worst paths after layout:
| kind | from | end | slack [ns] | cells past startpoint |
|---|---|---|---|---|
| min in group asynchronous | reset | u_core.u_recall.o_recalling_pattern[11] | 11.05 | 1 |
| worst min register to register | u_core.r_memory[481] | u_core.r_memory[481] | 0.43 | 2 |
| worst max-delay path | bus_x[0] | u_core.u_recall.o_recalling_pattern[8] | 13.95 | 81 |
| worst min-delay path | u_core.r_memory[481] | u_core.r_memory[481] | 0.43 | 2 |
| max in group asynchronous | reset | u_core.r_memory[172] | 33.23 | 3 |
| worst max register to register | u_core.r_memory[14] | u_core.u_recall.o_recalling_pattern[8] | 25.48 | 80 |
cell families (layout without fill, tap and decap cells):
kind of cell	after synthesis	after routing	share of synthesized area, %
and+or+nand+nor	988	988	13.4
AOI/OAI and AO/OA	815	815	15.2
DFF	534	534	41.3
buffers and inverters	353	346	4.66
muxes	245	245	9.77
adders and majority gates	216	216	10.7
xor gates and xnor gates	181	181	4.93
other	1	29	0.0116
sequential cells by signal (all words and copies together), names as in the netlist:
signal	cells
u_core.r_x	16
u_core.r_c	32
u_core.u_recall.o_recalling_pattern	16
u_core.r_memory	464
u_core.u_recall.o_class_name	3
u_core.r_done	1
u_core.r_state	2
$ cat src/rtl/mem_lsu_if.sv
// Data-memory bus between the load/store unit (master) and memory (slave).
// Requests are held stable until the memory acknowledges them.
interface mem_lsu_if;
    logic        req;
    logic        we;
    logic [31:0] addr;
    logic [3:0]  be;
    logic [31:0] wdata;
    logic        ack;
    logic [31:0] rdata;

    modport master (
        output req, we, addr, be, wdata,
        input  ack, rdata
    );

    modport slave (
        input  req, we, addr, be, wdata,
        output ack, rdata
    );
endinterface

$ cat src/rtl/mem_lsu.sv
// MEM stage: forwards EX results to WB and runs one big-endian data-memory access at a time.
// Define MEM_LSU_ALIGN_CHECK_EN to reject misaligned halfword/word accesses with align_err_o.
module mem_lsu (
    input  logic             clk,
    input  logic             rst,
    input  logic             ex_valid_i,
    input  logic [4:0]       ex_wd_i,
    input  logic             ex_wreg_i,
    input  logic [31:0]      ex_wdata_i,
    input  logic [31:0]      ex_hi_i,
    input  logic [31:0]      ex_lo_i,
    input  logic             ex_whilo_i,
    input  logic [3:0]       ex_memop_i,
    input  logic [31:0]      ex_maddr_i,
    input  logic [31:0]      ex_mstore_i,
    input  logic             flush_i,
    mem_lsu_if.master        dmem,
    output logic [4:0]       wb_wd_o,
    output logic             wb_wreg_o,
    output logic [31:0]      wb_wdata_o,
    output logic [31:0]      wb_hi_o,
    output logic [31:0]      wb_lo_o,
    output logic             wb_whilo_o,
    output logic             stall_o,
    output logic             align_err_o
);

    typedef enum logic [0:0] {StIdle, StReq} state_e;

    localparam logic [3:0] OpNone = 4'd0;
    localparam logic [3:0] OpLb   = 4'd1;
    localparam logic [3:0] OpLbu  = 4'd2;
    localparam logic [3:0] OpLh   = 4'd3;
    localparam logic [3:0] OpLhu  = 4'd4;
    localparam logic [3:0] OpLw   = 4'd5;
    localparam logic [3:0] OpSb   = 4'd6;
    localparam logic [3:0] OpSh   = 4'd7;
    localparam logic [3:0] OpSw   = 4'd8;

    state_e      state_q, state_d;
    logic [4:0]  wd_q, wd_d;
    logic        wreg_q, wreg_d;
    logic [31:0] hi_q, hi_d;
    logic [31:0] lo_q, lo_d;
    logic        whilo_q, whilo_d;
    logic [3:0]  op_q, op_d;
    logic [1:0]  off_q, off_d;
    logic [31:0] req_addr_q, req_addr_d;
    logic [3:0]  be_q, be_d;
    logic        we_q, we_d;
    logic [31:0] req_wdata_q, req_wdata_d;
    logic [4:0]  wb_wd_q, wb_wd_d;
    logic        wb_wreg_q, wb_wreg_d;
    logic [31:0] wb_wdata_q, wb_wdata_d;
    logic [31:0] wb_hi_q, wb_hi_d;
    logic [31:0] wb_lo_q, wb_lo_d;
    logic        wb_whilo_q, wb_whilo_d;
    logic        align_err_q, align_err_d;

    logic        accept;
    logic [3:0]  op_eff;
    logic        misalign;
    logic        is_store_q;
    logic [7:0]  ld_byte;
    logic [15:0] ld_half;
    logic [31:0] ld_data;

    assign accept = ex_valid_i && !flush_i;
    // Undefined opcodes behave like plain ALU results.
    assign op_eff = (ex_memop_i >= OpLb && ex_memop_i <= OpSw) ? ex_memop_i : OpNone;
    assign is_store_q = (op_q == OpSb) || (op_q == OpSh) || (op_q == OpSw);

`ifdef MEM_LSU_ALIGN_CHECK_EN
    always_comb begin
        misalign = 1'b0;
        if (op_eff == OpLh || op_eff == OpLhu || op_eff == OpSh) begin
            misalign = ex_maddr_i[0];
        end else if (op_eff == OpLw || op_eff == OpSw) begin
            misalign = |ex_maddr_i[1:0];
        end
    end
`else
    assign misalign = 1'b0;
`endif

    // Big-endian lane select: offset 0 is the most significant byte.
    always_comb begin
        ld_byte = dmem.rdata[31:24];
        unique case (off_q)
            2'd0: ld_byte = dmem.rdata[31:24];
            2'd1: ld_byte = dmem.rdata[23:16];
            2'd2: ld_byte = dmem.rdata[15:8];
            2'd3: ld_byte = dmem.rdata[7:0];
            default: ld_byte = dmem.rdata[31:24];
        endcase
        ld_half = off_q[1] ? dmem.rdata[15:0] : dmem.rdata[31:16];
        unique case (op_q)
            OpLb:    ld_data = {{24{ld_byte[7]}}, ld_byte};
            OpLbu:   ld_data = {24'd0, ld_byte};
            OpLh:    ld_data = {{16{ld_half[15]}}, ld_half};
            OpLhu:   ld_data = {16'd0, ld_half};
            default: ld_data = dmem.rdata;
        endcase
    end

    always_comb begin
        state_d     = state_q;
        wd_d        = wd_q;
        wreg_d      = wreg_q;
        hi_d        = hi_q;
        lo_d        = lo_q;
        whilo_d     = whilo_q;
        op_d        = op_q;
        off_d       = off_q;
        req_addr_d  = req_addr_q;
        be_d        = be_q;
        we_d        = we_q;
        req_wdata_d = req_wdata_q;
        wb_wd_d     = wb_wd_q;
        wb_wreg_d   = wb_wreg_q;
        wb_wdata_d  = wb_wdata_q;
        wb_hi_d     = wb_hi_q;
        wb_lo_d     = wb_lo_q;
        wb_whilo_d  = wb_whilo_q;
        align_err_d = 1'b0;

        unique case (state_q)
            StIdle: begin
                wb_wd_d    = 5'd0;
                wb_wreg_d  = 1'b0;
                wb_wdata_d = 32'd0;
                wb_hi_d    = 32'd0;
                wb_lo_d    = 32'd0;
                wb_whilo_d = 1'b0;
                if (accept) begin
                    if (op_eff == OpNone) begin
                        wb_wd_d    = ex_wd_i;
                        wb_wreg_d  = ex_wreg_i;
                        wb_wdata_d = ex_wdata_i;
                        wb_hi_d    = ex_hi_i;
                        wb_lo_d    = ex_lo_i;
                        wb_whilo_d = ex_whilo_i;
                    end else if (misalign) begin
                        align_err_d = 1'b1;
                    end else begin
                        wd_d        = ex_wd_i;
                        wreg_d      = ex_wreg_i;
                        hi_d        = ex_hi_i;
                        lo_d        = ex_lo_i;
                        whilo_d     = ex_whilo_i;
                        op_d        = op_eff;
                        off_d       = ex_maddr_i[1:0];
                        req_addr_d  = {ex_maddr_i[31:2], 2'b00};
                        be_d        = 4'b1111;
                        we_d        = 1'b0;
                        req_wdata_d = ex_mstore_i;
                        unique case (op_eff)
                            OpSb: begin
                                we_d        = 1'b1;
                                be_d        = 4'b1000 >> ex_maddr_i[1:0];
                                req_wdata_d = {4{ex_mstore_i[7:0]}};
                            end
                            OpSh: begin
                                we_d        = 1'b1;
                                be_d        = ex_maddr_i[1] ? 4'b0011 : 4'b1100;
                                req_wdata_d = {2{ex_mstore_i[15:0]}};
                            end
                            OpSw: we_d = 1'b1;
                            default: ;
                        endcase
                        state_d = StReq;
                    end
                end
            end
            StReq: begin
                if (dmem.ack) begin
                    state_d    = StIdle;
                    wb_wd_d    = wd_q;
                    wb_hi_d    = hi_q;
                    wb_lo_d    = lo_q;
                    wb_whilo_d = whilo_q;
                    wb_wreg_d  = is_store_q ? 1'b0 : wreg_q;
                    wb_wdata_d = is_store_q ? 32'd0 : ld_data;
                end
            end
            default: state_d = StIdle;
        endcase
    end

    always_ff @(posedge clk) begin
        if (!rst) begin
            state_q <= StIdle;
        end else begin
            state_q <= state_d;
        end
    end

    always_ff @(posedge clk) begin
        if (!rst) begin
            wd_q        <= 5'd0;
            wreg_q      <= 1'b0;
            hi_q        <= 32'd0;
            lo_q        <= 32'd0;
            whilo_q     <= 1'b0;
            op_q        <= OpNone;
            off_q       <= 2'd0;
            req_addr_q  <= 32'd0;
            be_q        <= 4'd0;
            we_q        <= 1'b0;
            req_wdata_q <= 32'd0;
            wb_wd_q     <= 5'd0;
            wb_wreg_q   <= 1'b0;
            wb_wdata_q  <= 32'd0;
            wb_hi_q     <= 32'd0;
            wb_lo_q     <= 32'd0;
            wb_whilo_q  <= 1'b0;
            align_err_q <= 1'b0;
        end else begin
            wd_q        <= wd_d;
            wreg_q      <= wreg_d;
            hi_q        <= hi_d;
            lo_q        <= lo_d;
            whilo_q     <= whilo_d;
            op_q        <= op_d;
            off_q       <= off_d;
            req_addr_q  <= req_addr_d;
            be_q        <= be_d;
            we_q        <= we_d;
            req_wdata_q <= req_wdata_d;
            wb_wd_q     <= wb_wd_d;
            wb_wreg_q   <= wb_wreg_d;
            wb_wdata_q  <= wb_wdata_d;
            wb_hi_q     <= wb_hi_d;
            wb_lo_q     <= wb_lo_d;
            wb_whilo_q  <= wb_whilo_d;
            align_err_q <= align_err_d;
        end
    end

    assign dmem.req    = (state_q == StReq);
    assign dmem.we     = we_q;
    assign dmem.addr   = req_addr_q;
    assign dmem.be     = be_q;
    assign dmem.wdata  = req_wdata_q;
    assign stall_o     = (state_q == StReq);
    assign align_err_o = align_err_q;
    assign wb_wd_o     = wb_wd_q;
    assign wb_wreg_o   = wb_wreg_q;
    assign wb_wdata_o  = wb_wdata_q;
    assign wb_hi_o     = wb_hi_q;
    assign wb_lo_o     = wb_lo_q;
    assign wb_whilo_o  = wb_whilo_q;

endmodule

$ cat src/flat_wrapper.sv
// flat-port wrapper written by rule: the top's interface ports become plain ports
module mem_lsu_flat 
  (clk, rst, ex_valid_i, ex_wd_i, ex_wreg_i, ex_wdata_i, ex_hi_i, ex_lo_i, ex_whilo_i, ex_memop_i, ex_maddr_i, ex_mstore_i, flush_i, wb_wd_o, wb_wreg_o, wb_wdata_o, wb_hi_o, wb_lo_o, wb_whilo_o, stall_o, align_err_o, dmem_req, dmem_we, dmem_addr, dmem_be, dmem_wdata, dmem_ack, dmem_rdata);
  mem_lsu_if dmem_i ();
  input  logic clk;
  input  logic rst;
  input  logic ex_valid_i;
  input  logic [4:0] ex_wd_i;
  input  logic ex_wreg_i;
  input  logic [31:0] ex_wdata_i;
  input  logic [31:0] ex_hi_i;
  input  logic [31:0] ex_lo_i;
  input  logic ex_whilo_i;
  input  logic [3:0] ex_memop_i;
  input  logic [31:0] ex_maddr_i;
  input  logic [31:0] ex_mstore_i;
  input  logic flush_i;
  output logic [4:0] wb_wd_o;
  output logic wb_wreg_o;
  output logic [31:0] wb_wdata_o;
  output logic [31:0] wb_hi_o;
  output logic [31:0] wb_lo_o;
  output logic wb_whilo_o;
  output logic stall_o;
  output logic align_err_o;
  output wire logic [$bits(dmem_i.req)-1:0] dmem_req;
  output wire logic [$bits(dmem_i.we)-1:0] dmem_we;
  output wire logic [$bits(dmem_i.addr)-1:0] dmem_addr;
  output wire logic [$bits(dmem_i.be)-1:0] dmem_be;
  output wire logic [$bits(dmem_i.wdata)-1:0] dmem_wdata;
  input wire logic [$bits(dmem_i.ack)-1:0] dmem_ack;
  input wire logic [$bits(dmem_i.rdata)-1:0] dmem_rdata;
  assign dmem_req = dmem_i.req;
  assign dmem_we = dmem_i.we;
  assign dmem_addr = dmem_i.addr;
  assign dmem_be = dmem_i.be;
  assign dmem_wdata = dmem_i.wdata;
  assign dmem_i.ack = dmem_ack;
  assign dmem_i.rdata = dmem_rdata;
  mem_lsu u_core (.clk(clk), .rst(rst), .ex_valid_i(ex_valid_i), .ex_wd_i(ex_wd_i), .ex_wreg_i(ex_wreg_i), .ex_wdata_i(ex_wdata_i), .ex_hi_i(ex_hi_i), .ex_lo_i(ex_lo_i), .ex_whilo_i(ex_whilo_i), .ex_memop_i(ex_memop_i), .ex_maddr_i(ex_maddr_i), .ex_mstore_i(ex_mstore_i), .flush_i(flush_i), .dmem(dmem_i), .wb_wd_o(wb_wd_o), .wb_wreg_o(wb_wreg_o), .wb_wdata_o(wb_wdata_o), .wb_hi_o(wb_hi_o), .wb_lo_o(wb_lo_o), .wb_whilo_o(wb_whilo_o), .stall_o(stall_o), .align_err_o(align_err_o));
endmodule
$ cat config.mk
export PLATFORM = sky130hd
export DESIGN_NAME = mem_lsu_flat
export DESIGN_NICKNAME = d
export VERILOG_FILES = /design/src/rtl/mem_lsu_if.sv /design/src/rtl/mem_lsu.sv /design/src/flat_wrapper.sv
export SDC_FILE = /design/constraint.sdc
export NUM_CORES = 1
export LEC_CHECK = 0
export CORE_MARGIN = 2
export CORE_UTILIZATION = 49
export DETAILED_ROUTE_END_ITERATION = 8
export GPL_ROUTABILITY_DRIVEN = 0
export PLACE_DENSITY = 0.86
export SYNTH_ARGS = -nofsm -noshare
export SYNTH_HDL_FRONTEND = slang
export SYNTH_SLANG_ARGS = --single-unit
$ cat constraint.sdc
create_clock -name clk -period 3.1 [get_ports clk]
set_clock_uncertainty 0.2 [all_clocks]
set_input_delay 0.775 -clock clk [delete_from_list [all_inputs] [get_ports clk]]
set_output_delay 0.775 -clock clk [all_outputs]
set_load 0.005 [all_outputs]
==> results.md, run 1 <==
* Critical path's most frequent cell: buf_4
* I/O pin cnt at roughly 380
* Core area at between 0.02 and 0.025 mm2
* Mean number of vias per cell at 5.99
* Synthesized cell area at around 0.011 mm2
* 1st-pass router iterations at 6
* Synth-to-Final Area Change at 46.0%
* Clock power frac at 0.422
* Fin Hold WS at 0.253 ns
* Crit end category: register
* Pleak at about 5.5 nW
* First-pass GRT wire length at 59800 um
* Sequential share of power at 0.434
* Internal at just under 6 mW
* Hold Crit Class: reg -> reg
* CP max FO at between 70 and 80
* Status: finished, final reports clean
* Starting Density at 0.496
* Crit path required time at about 3.3 ns
* Worst Tran Pin Value at 0.940 ns
* Critical path class: in -> reg
* Wire length per cell at about 20 um
* Most frequent cells in the layout: 378 x clkdlybuf4s50_1, 277 x nand2_1, 247 x dfxtp_1
* Routed WL at between 30000 and 40000 um
* Chip Width at around 150 um
* Diodes inserted at 0
* Cts hold-fix bufs at 0
* CTS tree: yes
* Vias in the first global route at between 10000 and 15000
* Worst-skew pair later-pin latency at 0.54 ns
* Unrepaired setup endpoints after global routing: no
* IO Port Bufs at 379
* Nets at around 1900
* DIE AREA at roughly 0.023 mm2
* Power per cell area at 497 mW/mm2
* Switching share of power at 0.250
* Max Slew Vio Count at 0
* Setup TNS at 0 ns
* Synth Flop Type: dfxtp_1
* DRC viols at 0
* Max_slew headroom at 0.373
* Final Instance Area at ~0.016 mm2
* Grt ovf at 0
* CP max stage cell: clkdlybuf4s50_1
* Commonest non-fill, non-tap cell in the layout: clkdlybuf4s50_1
* Clock Pin Slew Worst Setup and Hold Paths at ~0.06 ns
* Share of cells above drive strength 1 at 0.0694
* Drt initial violations at 967
* Layout fillers at between 1500 and 2000
* Max Cap Violations at 0
* Avg Synthesized Cell Area at slightly above 8 um2
* Overall Global Routing Usage at 0.311
* Worst path max stage delay at a little under 0.5 ns
* Initial antenna violation count at 0
* Die H at 152 um
* Async SR Flop Fraction at 0
* Seq/Total Area, Yosys at 0.462
* Max Fclk at 0.367 GHz
* Max clock buf depth at 3
* Post-synth EDFFs at 0
* Largest net degree at the start of global routing at 75
* Resized Gates After CTS at 0
* CTS H-Tree Depth at 1
* Worst VDD drop at between 0.4 and 0.5 mV
* Hold Violations, Final at 0
* WP data arrival at 2.97 ns
* Cells after Synth at ~1300
* Final period util at 0.879
* Post-CTS Setup Bufs at 0
* Logic pwr share at 0.143
* Post-DP HPWL at 25500 um
* Clk sinks at ~250
* Placement Cell Area at 0.0148 mm2
* Clock root cell: clkbuf_16
* CTS Buf Count at 27
* Cell variety after synth at between 50 and 60
* Ys Warns at 0
* Worst path cell trace: clkdlybuf4s50_1 > buf_4 > o31ai_1 > buf_4 > and3_4 > buf_12 > nand2_1 > a21oi_1
* ANT nets after route at 0
* Routed vias at roughly 12000
* Seq cells post-synth at 248
* CP Launch Type: input pin
* Final setup fails at 0
* # rows at 54
* Min Tclk post-route at about 2.7 ns
* Sw Pwr at just under 2 mW
-- power by group through the flow --
stage	Sequential [mW]	Clock, mW	Combinational [mW]
6_report	3.39	3.29	1.12
5_1_grt	3.40	3.45	1.20
4_1_cts	3.38	3.32	1.11
3_5_place_dp	3.45	0	1.10
3_3_place_gp	3.45	0	1.08
2_1_floorplan	3.44	0	0.469
-- per-layer routing --
| metal | up-vias | GRT usage | part of all wire |
|---|---|---|---|
| met5 | - | 0 | 0 |
| met4 | 0 | 0.124 | 0.042 |
| met3 | 115 | 0.0850 | 0.099 |
| met2 | 666 | 0.533 | 0.49 |
| met1 | 5500 | 0.370 | 0.37 |
| li1 | 5407 | - | - |
-- stage by stage --
step	std cells	setup WS (ns)	power [mW]	util
after floorplan	1336	0.686	3.91	-
after global placement	1903	0.0662	4.53	0.681
after detailed placement	1903	-0.0585	4.55	0.681
after CTS	1951	0.405	7.81	0.723
after global routing	1951	0.279	8.05	0.723
final	1951	0.375	7.80	0.723
-- path summary, 6_finish.rpt --
check | startpoint | to | slack, ns | depth (start not counted)
max reg2reg | u_core.op_q[1]$_SDFFE_PN0P_ | u_core.wb_wdata_o[16]$_SDFFE_PN0P_ | 0.55 | 4
min | u_core.dmem.addr[16]$_SDFFE_PN0P_ | u_core.dmem.addr[16]$_SDFFE_PN0P_ | 0.25 | 2
max | ex_memop_i[0] | u_core.lo_q[15]$_SDFFE_PN0P_ | 0.38 | 8
min reg2reg | u_core.dmem.addr[16]$_SDFFE_PN0P_ | u_core.dmem.addr[16]$_SDFFE_PN0P_ | 0.25 | 2
-- cells in the mapped netlist (all sizes together), types with 2 or more instances --
| master | number | area (um2) |
|---|---|---|
| mux2i | 8 | 80.1 |
| and3 | 2 | 12.5 |
| a221oi | 85 | 744 |
| nand2b | 4 | 25.0 |
| a211oi | 2 | 20.0 |
| o32ai | 8 | 77.6 |
| a311oi | 16 | 140 |
| buf | 58 | 327 |
| nor3b | 4 | 30.0 |
| nor4b | 4 | 41.3 |
| a32o | 9 | 90.1 |
| a22o | 9 | 78.8 |
| o31ai | 17 | 128 |
| nor3 | 2 | 15.0 |
| and3b | 3 | 26.3 |
| o22ai | 8 | 50.1 |
| o221a | 2 | 22.5 |
| nor2 | 94 | 353 |
| or3 | 2 | 12.5 |
| nand3 | 3 | 15.0 |
| a21o | 8 | 60.1 |
| clkbuf | 77 | 289 |
| a22oi | 7 | 52.6 |
| nor2b | 2 | 12.5 |
| nand2 | 277 | 1040 |
| a21oi | 163 | 820 |
| dfxtp | 248 | 4960 |
| o21ai | 128 | 641 |
| a31oi | 2 | 12.5 |
| inv | 29 | 109 |
| mux2 | 10 | 113 |
| o211ai | 32 | 240 |
-- layout make-up --
cell class	instances	area, um2	share of cell area
inverter	29	111	0.00710
timing repair buffer	422	4250	0.271
multi-input combinational	924	5100	0.325
tap	280	350	0.0223
clock buffer	34	742	0.0473
clock inverter	14	169	0.0108
sequential	248	4970	0.317
-- registers in the layout, summed over array words and instances (netlist names), 2 cells and up --
register	count
u_core.dmem.be	4
u_core.off_q	2
u_core.wb_wdata_o	32
u_core.wd_q	5
u_core.wb_lo_o	32
u_core.lo_q	32
u_core.op_q	4
u_core.dmem.addr	30
u_core.hi_q	32
u_core.wb_wd_o	5
u_core.dmem.wdata	32
u_core.wb_hi_o	32
-- worst max-delay path, delay by kind of cell --
kind                   cells  cell delay [ns]
buffers and inverters      4             1.23
AO/OA/AOI/OAI              2             0.51
AND/OR/NAND/NOR            2             0.42
-- kinds of logic (layout without fill, tap and decap cells) --
logic type | count (synthesis) | after routing | synth area share
AO/OA/AOI/OAI | 500 | 500 | 0.300
XOR/XNOR | 1 | 1 | 0.000815
buffers and inverters | 164 | 499 | 0.0674
flip-flops | 248 | 248 | 0.462
multiplexers | 18 | 18 | 0.0179
other | 1 | 3 | 0.000349
AND/OR/NAND/NOR | 402 | 402 | 0.151
Power figures use the tool's default switching activity.
==> run 2, diff against run 1 <==
CELL_PAD_IN_SITES_DETAIL_PLACEMENT = 0   (was unset)
CELL_PAD_IN_SITES_GLOBAL_PLACEMENT = 1   (was unset)
CORE_UTILIZATION = 35   (was 49)
PLACE_DENSITY = unset   (was 0.86)
PLACE_DENSITY_LB_ADDON = 0.1   (was unset)
==> run 2 against run 1 <==
Net effect: clock-buffer cell count grew 11; highest routed layer is now met5; sequential cell count is the same; maximum frequency grew 3.8%; cell count grew 6.4%; largest cell class unchanged; wire length grew 1.9%; hold slack lost 0.0024 ns; utilization shrank 20 points; combinational power is essentially flat; sequential power is essentially flat.
==> results.md, run 2 (synthesis results as in run 1) <==
* 1st-pass router iterations at 5
* Starting Density at 0.353
* Core area at roughly 0.03 mm2
* Status: finished, final reports clean
* Share of cells above drive strength 1 at 0.0692
* Worst path max stage delay at roughly 0.70 ns
* Unrepaired setup endpoints after global routing: no
* Routed vias at 11100
* Max Cap Violations at 0
* I/O pin cnt at roughly 380
* Initial antenna violation count at 3
* Resized Gates After CTS at 0
* DRC viols at 0
* Worst path cell trace: o21a_1 > or3_1 > o211ai_1 > a21oi_1
* DIE AREA at between 0.03 and 0.04 mm2
* Synth-to-Final Area Change at 48.1%
* Max Fclk at 0.381 GHz
* Worst Tran Pin Value at 0.985 ns
* CTS Buf Count at 29
* Min Tclk post-route at 2.62 ns
* Grt ovf at 0
* Vias in the first global route at about 10000
* Clk sinks at 248
* Largest net degree at the start of global routing at a little over 70
* Final period util at 0.846
* Clock root cell: clkbuf_16
* CTS tree: yes
* Wire length per cell at between 15 and 20 um
* Layout fillers at 2978
* Fin Hold WS at 0.251 ns
* Pleak at approximately 5.5 nW
* Worst-skew pair later-pin latency at ~0.55 ns
* First-pass GRT wire length at a little under 60000 um
* CP max stage cell: or3_1
* Crit path required time at approximately 3.4 ns
* Post-DP HPWL at about 26000 um
* CP delay by family, top: compound AO/OA/AOI/OAI gates
* CTS H-Tree Depth at 1
* Final setup fails at 0
* ANT nets after route at 0
* Nets at 1865
* Mean number of vias per cell at ~5.4
* Max_slew headroom at 0.338
* Critical path class: reg -> reg
* WP buf/inv at 0
* WP data arrival at between 2 and 3 ns
* Worst VDD drop at roughly 0.37 mV
* Clock Pin Slew Worst Setup and Hold Paths at around 0.06 ns
* Cts hold-fix bufs at 0
* IO Port Bufs at 379
* Post-CTS Setup Bufs at 0
* Setup TNS at 0 ns
* CP Launch Type: register
* Die H at 179 um
* Chip Width at between 150 and 200 um
* Max clock buf depth at 3
* CP max FO at 23
* Crit end category: register
* Max Slew Vio Count at 0
* Commonest non-fill, non-tap cell in the layout: clkdlybuf4s50_1
* Hold Crit Class: reg -> reg
* Power per cell area at just under 500 mW/mm2
* Most frequent cells in the layout: 378 x clkdlybuf4s50_1, 277 x nand2_1, 247 x dfxtp_1
* # rows at 64
* Overall Global Routing Usage at 0.233
* Routed WL at 39000 um
* Drt initial violations at 911
* Hold Violations, Final at 0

====================

**Requirement**
Beginning with the line containing "become plain ports" and ending with the line containing "module mem_lsu_flat", extract those lines exactly from the listing above, and only those.

**Solution to this task**
// flat-port wrapper written by rule: the top's interface ports become plain ports
module mem_lsu_flat 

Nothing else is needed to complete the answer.